Tutorial¶

Installation¶

Install sosia from PyPI:

$ pip install sosia

or directly from the GitHub repository (may be unstable):

$ pip install git+https://github.com/sosia-dev/sosia

To access the Scopus database using pybliometrics, you need to obtain credentials. Install and configure pybliometrics before using sosia!

Using sosia step-by-step¶

Characteristics of the scientist¶

The primary class to interact with is Original(). This class represents the scientist for whom you want to find matches. To initiate it, provide the Scopus Author ID, the year of comparison, as well as the path to the local database:

>>> from sosia import Original
>>> stefano = Original(55208373700, 2018, db_path=DB_NAME)

Upon initiation, pybliometrics performs queries on the Scopus database in the background.

All properties and the matches are derived from the publications associated with the profile, specifically those published before the comparison year. They represent the state of the profile in this year.
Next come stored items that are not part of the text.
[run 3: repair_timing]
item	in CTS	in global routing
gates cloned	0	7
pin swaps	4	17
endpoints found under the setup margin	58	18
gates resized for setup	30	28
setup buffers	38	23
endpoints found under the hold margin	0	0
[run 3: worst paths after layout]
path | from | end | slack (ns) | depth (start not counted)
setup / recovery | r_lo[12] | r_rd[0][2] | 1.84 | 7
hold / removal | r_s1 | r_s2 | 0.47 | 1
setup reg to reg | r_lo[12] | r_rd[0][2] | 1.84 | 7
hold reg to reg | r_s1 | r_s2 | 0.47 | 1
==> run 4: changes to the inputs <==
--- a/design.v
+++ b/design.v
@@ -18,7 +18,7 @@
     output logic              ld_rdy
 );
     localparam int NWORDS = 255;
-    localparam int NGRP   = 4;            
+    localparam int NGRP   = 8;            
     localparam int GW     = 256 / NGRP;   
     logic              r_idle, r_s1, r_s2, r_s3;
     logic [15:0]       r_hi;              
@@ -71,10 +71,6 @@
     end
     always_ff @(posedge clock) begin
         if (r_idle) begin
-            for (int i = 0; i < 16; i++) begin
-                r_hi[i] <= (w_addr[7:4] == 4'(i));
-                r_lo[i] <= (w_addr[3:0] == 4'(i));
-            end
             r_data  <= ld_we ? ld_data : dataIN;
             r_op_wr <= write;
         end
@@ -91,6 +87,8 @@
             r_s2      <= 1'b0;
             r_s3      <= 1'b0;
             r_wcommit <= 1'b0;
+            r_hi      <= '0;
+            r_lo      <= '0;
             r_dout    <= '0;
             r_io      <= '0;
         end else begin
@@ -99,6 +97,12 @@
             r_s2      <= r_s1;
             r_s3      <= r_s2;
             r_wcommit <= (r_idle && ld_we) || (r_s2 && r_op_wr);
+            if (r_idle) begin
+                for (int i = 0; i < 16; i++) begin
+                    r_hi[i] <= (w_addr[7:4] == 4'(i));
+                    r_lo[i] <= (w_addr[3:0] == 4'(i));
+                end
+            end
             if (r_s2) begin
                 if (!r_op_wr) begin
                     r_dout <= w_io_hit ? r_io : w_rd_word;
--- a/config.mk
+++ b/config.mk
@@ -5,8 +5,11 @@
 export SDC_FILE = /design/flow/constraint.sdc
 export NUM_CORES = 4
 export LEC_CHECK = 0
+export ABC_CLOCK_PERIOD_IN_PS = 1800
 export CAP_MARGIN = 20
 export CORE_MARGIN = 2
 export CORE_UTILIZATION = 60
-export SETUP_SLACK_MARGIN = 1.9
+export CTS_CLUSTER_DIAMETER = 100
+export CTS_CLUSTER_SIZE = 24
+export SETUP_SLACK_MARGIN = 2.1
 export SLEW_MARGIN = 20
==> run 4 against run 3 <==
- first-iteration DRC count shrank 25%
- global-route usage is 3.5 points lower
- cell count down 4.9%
sosia considers only research-type articles as defined by Scopus; these are articles (ar), books (bk), book chapter (ch), conference proceeding (cp), conference review (cr), notes (no), reviews (re), and short articles (sh). With the exception of notes, books and book chapters, these types are the ones Scopus uses for journal metrics. Notably, sosia excludes letters, editorials, errata and retracted papers.

>>> stefano.affiliation_country
'Switzerland'
>>> stefano.coauthors
[24464562500, 24781156100, 36617057700, 54929867200, 54930777900,
 55875219200, 57131011400, 57217825601]
>>> stefano.fields
[2300, 3300, 2002, 1405, 1408, 1803, 1400, 1405, 1404, 1405, 1410]
>>> stefano.first_year
2012
>>> stefano.sources
[(15143, 'Regional Studies'), (18769, 'Applied Economics Letters'), (22900, 'Research Policy'),
 (23013, 'Industry and Innovation'), (21100858668, None),
 (21100880192, '78th Annual Meeting of the Academy of Management, AOM 2018')]
>>> stefano.main_field
(1405, 'BUSI')

Additionally, stefano.publications is a list of namedtuples storing information about the indexed publications.

You can override each property manually, for instance when you are certain that a Scopus profile contains errors you may want to set another country or main field.

>>> stefano.affiliation_country = 'Germany'
>>> stefano.affiliation_country
'Germany'
>>> stefano.main_field = (1406, 'ECON')
>>> stefano.main_field
(1406, 'ECON')

Defining search sources¶

The first step in this process is to define a list of sources that are similar in type and area to those the scientist published in up to the comparison year. A source is considered similar if it (i) is associated with the scientist’s fields (ASJC-4) and (ii) matches the type(s) of sources the scientist has used. Here, the type of source refers to categories such as journals, conference proceedings, books, etc. Using parameter “mode”, users can (iii) choose between a wide and a narrow defintion of sources. In the narrow defintion, the default, a source may not be linked to fields that are alien to the Original; in the wide defintion, those sources are included.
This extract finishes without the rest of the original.